Yeah, we need to get a camera! Had a blast and put fish in the cooler...when you get ready Steve, just let me know! BTW, how's the boat? You find your "leak"?


----------



## swander (Dec 1, 2007)

Leak was one of the water pressure gauges. The line came off. Rinsed down all me electrical and sprayed them down with Amzoil Metal Protector. We should go out again this week. Mitch wanted to fish saturday so we went to that tank and filled the cooler with red snapper. I'll find out about my schedule monday and give you a call. Steve


----------



## spear em (Oct 4, 2007)

POWER HEAD ?


----------



## HateCheese (Oct 2, 2007)

powerhead wouldn't have done anything on that one it sounds like. too quick of a theft. too bad you lost a fish, but glad you got your gun back.


----------



## BADBOY69 (Oct 3, 2007)

Steve, glad all is well with the boat! Hope you told Mitch how cool that tank was to dive...since he saw how many fish were on it maybe we can get him diving! Let me know what day we wanna run out! Paul, still don't have a story that can top your HH run-in...still they ALL have a way of reminding us that we are but mere guests down there!


----------



## Max_Power (May 11, 2009)

The redistribution of wealth applies to sharks too.


----------



## HateCheese (Oct 2, 2007)

Being guests down there is sure right. Hey, doesn't matter so long as you get to go back. Pretty funny that everyone could hear you hollerin at it, bet that had to have been loud.


----------



## Pierce07 (Nov 13, 2007)

If I wasn't down there I don't think i would've believed Jerry on this one. I'm sitting inside the tug waiting for this red grouper to poke his head out and all of a sudden i hear someone screaming. Did Jerry some how manage to shoot himself. Then I look out and see Jerry and a shark fighting over this snapper. I just laughed and went back to looking for the grouper. Jerry swims over to me and I just gave him the bird and swam off. Next thing i know Jerry's other fish is clipped to my stringer and it's off to the anchor line. We get to the surface and he's like "why didn't you put a shaft in it?" I replied "are you crazy what good would that have done?" he says "it would've left me alone,and maybe I would've got part of my fish."

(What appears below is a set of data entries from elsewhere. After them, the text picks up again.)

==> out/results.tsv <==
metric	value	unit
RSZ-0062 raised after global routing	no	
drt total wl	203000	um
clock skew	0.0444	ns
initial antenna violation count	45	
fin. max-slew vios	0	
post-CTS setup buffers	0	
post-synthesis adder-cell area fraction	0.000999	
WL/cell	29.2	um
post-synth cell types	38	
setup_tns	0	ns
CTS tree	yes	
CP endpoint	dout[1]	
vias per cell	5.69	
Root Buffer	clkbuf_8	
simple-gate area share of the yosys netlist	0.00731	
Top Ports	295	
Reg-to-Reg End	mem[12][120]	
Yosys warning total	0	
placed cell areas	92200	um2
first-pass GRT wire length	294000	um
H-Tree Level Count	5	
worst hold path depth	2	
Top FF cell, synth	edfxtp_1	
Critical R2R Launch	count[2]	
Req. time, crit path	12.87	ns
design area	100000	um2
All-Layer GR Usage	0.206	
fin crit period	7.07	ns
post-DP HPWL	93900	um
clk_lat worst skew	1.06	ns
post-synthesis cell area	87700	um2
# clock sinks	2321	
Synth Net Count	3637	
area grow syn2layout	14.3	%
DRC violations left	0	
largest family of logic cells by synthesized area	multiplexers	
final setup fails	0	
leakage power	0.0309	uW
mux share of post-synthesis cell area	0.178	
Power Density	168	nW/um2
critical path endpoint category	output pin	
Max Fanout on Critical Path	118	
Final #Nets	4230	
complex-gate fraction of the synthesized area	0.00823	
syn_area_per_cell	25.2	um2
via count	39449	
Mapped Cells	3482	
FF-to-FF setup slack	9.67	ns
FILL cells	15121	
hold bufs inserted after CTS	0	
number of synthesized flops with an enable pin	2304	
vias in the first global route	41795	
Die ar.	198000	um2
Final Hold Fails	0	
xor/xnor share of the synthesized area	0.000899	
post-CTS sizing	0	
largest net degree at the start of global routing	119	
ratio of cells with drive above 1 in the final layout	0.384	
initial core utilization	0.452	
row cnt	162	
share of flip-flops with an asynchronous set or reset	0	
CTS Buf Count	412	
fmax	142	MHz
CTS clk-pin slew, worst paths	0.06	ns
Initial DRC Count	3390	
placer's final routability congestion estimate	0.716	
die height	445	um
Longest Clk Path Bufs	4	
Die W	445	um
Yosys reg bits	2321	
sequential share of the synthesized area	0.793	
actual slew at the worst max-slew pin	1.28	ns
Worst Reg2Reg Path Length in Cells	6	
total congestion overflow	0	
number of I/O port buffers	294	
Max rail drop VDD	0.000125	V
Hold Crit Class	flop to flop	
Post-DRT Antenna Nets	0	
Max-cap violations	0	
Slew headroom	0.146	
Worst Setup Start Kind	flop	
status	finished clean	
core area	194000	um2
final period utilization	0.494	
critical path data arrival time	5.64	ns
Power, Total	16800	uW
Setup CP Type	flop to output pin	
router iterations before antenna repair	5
## src/source/u1e_pkg.sv

```systemverilog
`default_nettype none

package u1e_pkg;

   ////////////////////
   // Wishbone geometry
   localparam int DW       = 16;
   localparam int AW       = 11;
   localparam int SW       = 2;
   localparam int DECODE_W = 4;     // adr[10:7] picks the slave

   localparam logic [DECODE_W-1:0] SLOT_MISC     = 4'd0;
   localparam logic [DECODE_W-1:0] SLOT_SETTINGS = 4'd5;

   ////////////////////
   // Settings bus and timer
   localparam int SET_AW = 8;
   localparam int SET_DW = 32;

   localparam logic [31:0]       TICKS_PER_SEC = 32'd100;   // Short second for simulation
   localparam logic [SET_AW-1:0] SR_TIME_BASE  = 8'd0;

   // Misc register offsets in adr[6:0]
   typedef enum logic [6:0] {
      MR_LEDS      = 7'd0,
      MR_SWITCHES  = 7'd2,
      MR_CGEN_CTRL = 7'd4,
      MR_CGEN_ST   = 7'd6,
      MR_TEST      = 7'd8
   } misc_reg_e;

   localparam logic [DW-1:0] MISC_DEFAULT_RD = 16'hBEEF;
   localparam logic [1:0]    CGEN_CTRL_RST   = 2'b11;   // Sync deasserted, ref select high

   // Timer registers, relative to SR_TIME_BASE
   typedef enum logic [SET_AW-1:0] {
      SR_TIME_HI   = 8'd0,     // Seconds
      SR_TIME_LO   = 8'd1,     // Ticks, arms the load
      SR_TIME_CTRL = 8'd2      // Bit 0 selects load on PPS
   } time_reg_e;

   ////////////////////
   // Bus bundles
   typedef struct packed {
      logic [AW-1:0] adr;
      logic [DW-1:0] dat;
      logic [SW-1:0] sel;
      logic          we;
      logic          cyc;
      logic          stb;
   } wb_req_t;

   typedef struct packed {
      logic [DW-1:0] dat;
      logic          ack;
   } wb_rsp_t;

   typedef struct packed {
      logic              stb;
      logic [SET_AW-1:0] addr;
      logic [SET_DW-1:0] data;
   } set_bus_t;

endpackage

`default_nettype wire

```

## src/source/misc_regs.sv

```systemverilog
`timescale 1ns/1ps
`default_nettype none

module misc_regs
  (
   input  wire                 wb_clk,
   input  wire                 wb_rst,
   input  u1e_pkg::wb_req_t    req_i,
   output u1e_pkg::wb_rsp_t    rsp_o,

   input  wire [7:0]           dip_sw_i,
   input  wire [2:0]           debug_pb_i,
   input  wire                 cgen_st_status_i,
   input  wire                 cgen_st_ld_i,
   input  wire                 cgen_st_refmon_i,

   output logic [2:0]          debug_led_o,
   output logic                cgen_sync_b_o,
   output logic                cgen_ref_sel_o,
   output logic                rx_overrun_o,
   output logic                tx_underrun_o
   );

   logic [u1e_pkg::DW-1:0] reg_leds;
   logic [u1e_pkg::DW-1:0] reg_cgen_ctrl;
   logic [u1e_pkg::DW-1:0] reg_test;
   logic [6:0]             offs;
   logic                   wr_en;

   assign offs  = req_i.adr[6:0];
   assign wr_en = req_i.cyc & req_i.stb & req_i.we;

   ////////////////////
   // Writable registers
   always_ff @(posedge wb_clk)
   begin
      if (wb_rst)
      begin
         reg_leds      <= '0;
         reg_cgen_ctrl <= {14'd0, u1e_pkg::CGEN_CTRL_RST};
         reg_test      <= '0;
      end
      else if (wr_en)
      begin
         case (offs)
            u1e_pkg::MR_LEDS      : reg_leds      <= req_i.dat;
            u1e_pkg::MR_CGEN_CTRL : reg_cgen_ctrl <= req_i.dat;
            u1e_pkg::MR_TEST      : reg_test      <= req_i.dat;
            default               : ;    // Read-only or unknown
         endcase
      end
   end

   // Board wires LED 0 and 1 crossed
   assign debug_led_o    = {reg_leds[2], reg_leds[0], reg_leds[1]};
   assign cgen_sync_b_o  = reg_cgen_ctrl[1];
   assign cgen_ref_sel_o = reg_cgen_ctrl[0];
   assign rx_overrun_o   = reg_test[1];
   assign tx_underrun_o  = reg_test[0];

   ////////////////////
   // Readback
   always_comb
   begin
      case (offs)
         u1e_pkg::MR_LEDS      : rsp_o.dat = reg_leds;
         u1e_pkg::MR_SWITCHES  : rsp_o.dat = {5'd0, debug_pb_i, dip_sw_i};
         u1e_pkg::MR_CGEN_CTRL : rsp_o.dat = reg_cgen_ctrl;
         u1e_pkg::MR_CGEN_ST   : rsp_o.dat = {13'd0, cgen_st_status_i, cgen_st_ld_i,
                                              cgen_st_refmon_i};
         u1e_pkg::MR_TEST      : rsp_o.dat = reg_test;
         default               : rsp_o.dat = u1e_pkg::MISC_DEFAULT_RD;
      endcase
   end

   assign rsp_o.ack = req_i.cyc & req_i.stb;   // Zero wait states

endmodule

`default_nettype wire

```

## src/source/settings_bus_16le.sv

```systemverilog
`timescale 1ns/1ps
`default_nettype none

module settings_bus_16le
  (
   input  wire                 wb_clk,
   input  wire                 wb_rst,
   input  u1e_pkg::wb_req_t    req_i,
   output u1e_pkg::wb_rsp_t    rsp_o,
   output u1e_pkg::set_bus_t   set_o
   );

   logic                          wr_en;
   logic                          wr_hi;
   logic [u1e_pkg::DW-1:0]        low_half;    // Held until the high half arrives
   logic                          set_stb;
   logic [u1e_pkg::SET_AW-1:0]    set_addr;
   logic [u1e_pkg::SET_DW-1:0]    set_data;

   assign wr_en = req_i.cyc & req_i.stb & req_i.we;
   assign wr_hi = req_i.adr[1];

   ////////////////////
   // Half-word capture
   always_ff @(posedge wb_clk)
   begin
      if (wr_en && !wr_hi)
      begin
         low_half <= req_i.dat;
      end
   end

   always_ff @(posedge wb_clk)
   begin
      if (wr_en && wr_hi)
      begin
         set_data <= {req_i.dat, low_half};
         set_addr <= {3'd0, req_i.adr[6:2]};   // Word index of the 32-bit register
      end
   end

   // One-cycle strobe after the high half
   always_ff @(posedge wb_clk)
   begin
      if (wb_rst)
      begin
         set_stb <= 1'b0;
      end
      else
      begin
         set_stb <= wr_en & wr_hi;
      end
   end

   assign set_o.stb  = set_stb;
   assign set_o.addr = set_addr;
   assign set_o.data = set_data;

   // Write-only slave
   assign rsp_o.dat = '0;
   assign rsp_o.ack = req_i.cyc & req_i.stb;

endmodule

`default_nettype wire

```

## src/source/u1e_core.sv

```systemverilog
`timescale 1ns/1ps
`default_nettype none

module u1e_core
  (
   input  wire                 wb_clk,
   input  wire                 wb_rst,

   input  u1e_pkg::wb_req_t    m_req_i,
   output u1e_pkg::wb_rsp_t    m_rsp_o,

   // Board pins on the misc bank
   input  wire [7:0]           dip_sw_i,
   input  wire [2:0]           debug_pb_i,
   input  wire                 cgen_st_status_i,
   input  wire                 cgen_st_ld_i,
   input  wire                 cgen_st_refmon_i,
   output wire [2:0]           debug_led_o,
   output wire                 cgen_sync_b_o,
   output wire                 cgen_ref_sel_o,
   output wire                 rx_overrun_o,
   output wire                 tx_underrun_o,

   input  wire                 pps_i,
   output wire [63:0]          vita_time_o,
   output wire                 pps_int_o
   );

   u1e_pkg::wb_req_t  misc_req;
   u1e_pkg::wb_rsp_t  misc_rsp;
   u1e_pkg::wb_req_t  set_req;
   u1e_pkg::wb_rsp_t  set_rsp;
   u1e_pkg::set_bus_t set_bus;

   ////////////////////
   // Intercon
   wb_decoder u_decoder
     (.wb_clk(wb_clk),
      .m_req_i(m_req_i), .m_rsp_o(m_rsp_o),
      .misc_req_o(misc_req), .misc_rsp_i(misc_rsp),
      .set_req_o(set_req), .set_rsp_i(set_rsp));

   // Slave 0
   misc_regs u_misc_regs
     (.wb_clk(wb_clk), .wb_rst(wb_rst),
      .req_i(misc_req), .rsp_o(misc_rsp),
      .dip_sw_i(dip_sw_i), .debug_pb_i(debug_pb_i),
      .cgen_st_status_i(cgen_st_status_i),
      .cgen_st_ld_i(cgen_st_ld_i),
      .cgen_st_refmon_i(cgen_st_refmon_i),
      .debug_led_o(debug_led_o),
      .cgen_sync_b_o(cgen_sync_b_o), .cgen_ref_sel_o(cgen_ref_sel_o),
      .rx_overrun_o(rx_overrun_o), .tx_underrun_o(tx_underrun_o));

   // Slave 5
   settings_bus_16le u_settings_bus
     (.wb_clk(wb_clk), .wb_rst(wb_rst),
      .req_i(set_req), .rsp_o(set_rsp),
      .set_o(set_bus));

   ////////////////////
   // VITA time
   vita_time u_vita_time
     (.wb_clk(wb_clk), .wb_rst(wb_rst),
      .set_i(set_bus),
      .pps_i(pps_i),
      .vita_time_o(vita_time_o),
      .pps_int_o(pps_int_o));

endmodule

`default_nettype wire

```

## src/source/vita_time.sv

```systemverilog
`timescale 1ns/1ps
`default_nettype none

module vita_time
  (
   input  wire                 wb_clk,
   input  wire                 wb_rst,
   input  u1e_pkg::set_bus_t   set_i,
   input  wire                 pps_i,
   output logic [63:0]         vita_time_o,
   output logic                pps_int_o
   );

   logic [u1e_pkg::SET_AW-1:0] reg_offs;
   logic                       wr_hi;
   logic                       wr_lo;
   logic                       wr_ctrl;

   logic [31:0]                pend_secs;
   logic [31:0]                pend_ticks;
   logic                       mode_pps;
   logic                       armed;

   logic [1:0]                 pps_sync;
   logic                       pps_dly;
   logic                       pps_edge;

   logic [31:0]                secs;
   logic [31:0]                ticks;

   ////////////////////
   // Settings decode
   assign reg_offs = set_i.addr - u1e_pkg::SR_TIME_BASE;
   assign wr_hi    = set_i.stb & (reg_offs == u1e_pkg::SR_TIME_HI);
   assign wr_lo    = set_i.stb & (reg_offs == u1e_pkg::SR_TIME_LO);
   assign wr_ctrl  = set_i.stb & (reg_offs == u1e_pkg::SR_TIME_CTRL);

   always_ff @(posedge wb_clk)
   begin
      if (wr_hi)
         pend_secs <= set_i.data;
      if (wr_lo)
         pend_ticks <= set_i.data;
   end

   ////////////////////
   // PPS sync and edge
   assign pps_edge = pps_sync[1] & ~pps_dly;

   always_ff @(posedge wb_clk)
   begin
      if (wb_rst)
      begin
         pps_sync  <= 2'b00;
         pps_dly   <= 1'b0;
         pps_int_o <= 1'b0;
         mode_pps  <= 1'b0;
         armed     <= 1'b0;
      end
      else
      begin
         pps_sync  <= {pps_sync[0], pps_i};
         pps_dly   <= pps_sync[1];
         pps_int_o <= pps_edge;
         if (wr_ctrl)
            mode_pps <= set_i.data[0];
         if (wr_lo && mode_pps)
            armed <= 1'b1;                 // Wait for the next second
         else if (pps_edge)
            armed <= 1'b0;
      end
   end

   ////////////////////
   // Time counter
   always_ff @(posedge wb_clk)
   begin
      if (wb_rst)
      begin
         secs  <= '0;
         ticks <= '0;
      end
      else if (wr_lo && !mode_pps)
      begin
         secs  <= pend_secs;
         ticks <= set_i.data;
      end
      else if (pps_edge && armed)
      begin
         secs  <= pend_secs;
         ticks <= pend_ticks;
      end
      else if (ticks == u1e_pkg::TICKS_PER_SEC - 32'd1)
      begin
         secs  <= secs + 32'd1;
         ticks <= '0;
      end
      else
      begin
         ticks <= ticks + 32'd1;
      end
   end

   assign vita_time_o = {secs, ticks};

endmodule

`default_nettype wire

```

## src/source/wb_decoder.sv

```systemverilog
`timescale 1ns/1ps
`default_nettype none

module wb_decoder
  (
   input  wire                 wb_clk,
   input  u1e_pkg::wb_req_t    m_req_i,
   output u1e_pkg::wb_rsp_t    m_rsp_o,

   output u1e_pkg::wb_req_t    misc_req_o,
   input  u1e_pkg::wb_rsp_t    misc_rsp_i,

   output u1e_pkg::wb_req_t    set_req_o,
   input  u1e_pkg::wb_rsp_t    set_rsp_i
   );

   logic [u1e_pkg::DECODE_W-1:0] slot;
   logic                         hit_misc;
   logic                         hit_set;
   logic                         m_act;

   // Upper address bits select the slave
   assign slot     = m_req_i.adr[u1e_pkg::AW-1 -: u1e_pkg::DECODE_W];
   assign hit_misc = (slot == u1e_pkg::SLOT_MISC);
   assign hit_set  = (slot == u1e_pkg::SLOT_SETTINGS);
   assign m_act    = m_req_i.cyc & m_req_i.stb;

   ////////////////////
   // Request fan-out
   always_comb
   begin
      misc_req_o     = m_req_i;
      misc_req_o.cyc = m_req_i.cyc & hit_misc;
      misc_req_o.stb = m_req_i.stb & hit_misc;

      set_req_o      = m_req_i;
      set_req_o.cyc  = m_req_i.cyc & hit_set;
      set_req_o.stb  = m_req_i.stb & hit_set;
   end

   ////////////////////
   // Response mux
   always_comb
   begin
      if (hit_misc)
      begin
         m_rsp_o = misc_rsp_i;
      end
      else if (hit_set)
      begin
         m_rsp_o = set_rsp_i;
      end
      else
      begin
         // Nothing lives here, answer so the host never hangs
         m_rsp_o.dat = '0;
         m_rsp_o.ack = m_act;
      end
   end

endmodule

`default_nettype wire

```
File: src/vdp_vram_sequencer.sv
`timescale 1ns/1ps
`include "vdp_params.svh"

module vdp_vram_sequencer (
	input								clk,
	input								w_n_reset,
	input	vdp_vram_pkg::vram_req_t	vram_req,
	output	logic						accept,
	output	logic						rd_n,
	output	logic						wr_n,
	output	logic	[`VDP_VRAM_AW-1:0]	address,
	output	logic	[7:0]				wdata,
	input								busy,
	input	vdp_vram_pkg::vram_rsp_t	rsp,
	output	logic						byte_valid,
	output	logic	[7:0]				read_byte
);

	vdp_vram_pkg::vram_req_t		ff_slot;		// One-entry request slot
	logic	[`VDP_VRAM_LATENCY-1:0]	ff_lane_q;		// Address bit 0 per read in flight
	logic							ff_byte_valid;
	logic	[7:0]					ff_read_byte;
	logic							w_issue;
	logic							w_lane_hi;

	// ------------------------------
	// Slot and strobes
	// ------------------------------
	assign accept	= vram_req.valid & ~ff_slot.valid;
	assign w_issue	= ff_slot.valid & ~busy;

	// Strobe lasts the one issue cycle, slot empties at the edge
	assign rd_n		= ~(w_issue & ~ff_slot.write);
	assign wr_n		= ~(w_issue & ff_slot.write);
	assign address	= ff_slot.address;
	assign wdata	= ff_slot.data;

	always_ff @(posedge clk) begin
		if (!w_n_reset) begin
			ff_slot.valid <= 1'b0;
		end
		else if (accept) begin
			ff_slot <= vram_req;
		end
		else if (w_issue) begin
			ff_slot.valid <= 1'b0;
		end
	end

	// ------------------------------
	// Byte lane steering
	// ------------------------------
	// Shifts in step with the store's read pipeline
	always_ff @(posedge clk) begin
		ff_lane_q <= {ff_lane_q[`VDP_VRAM_LATENCY-2:0], w_issue & ~ff_slot.write & ff_slot.address[0]};
	end

	assign w_lane_hi = ff_lane_q[`VDP_VRAM_LATENCY-1];

	always_ff @(posedge clk) begin
		if (!w_n_reset) begin
			ff_byte_valid <= 1'b0;
		end
		else begin
			ff_byte_valid <= rsp.rdata_en;
		end
	end

	always_ff @(posedge clk) begin
		if (rsp.rdata_en) begin
			ff_read_byte <= w_lane_hi ? rsp.rdata[15:8] : rsp.rdata[7:0];	// Odd byte is the high lane
		end
	end

	assign byte_valid	= ff_byte_valid;
	assign read_byte	= ff_read_byte;

endmodule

Good day in diving. BTW i'm off monday thursday and saturday this week and don't have to be at work till 6 tues and wednesday. So if yall wanna go out let me know


----------



## ling-kingAR (Jun 28, 2009)

hahaha good story 

i had a story like that bud it was ont he end of my 6' polespear and it was a 4' bullshark

scared the hell out of me, but that was in port st joe

but do you know wheres a good place to spearfish in pensacola beach or pensacola without a boat or diving equipment


----------



## Rich Lacour (Sep 9, 2008)

I assume it was a bull, right?


----------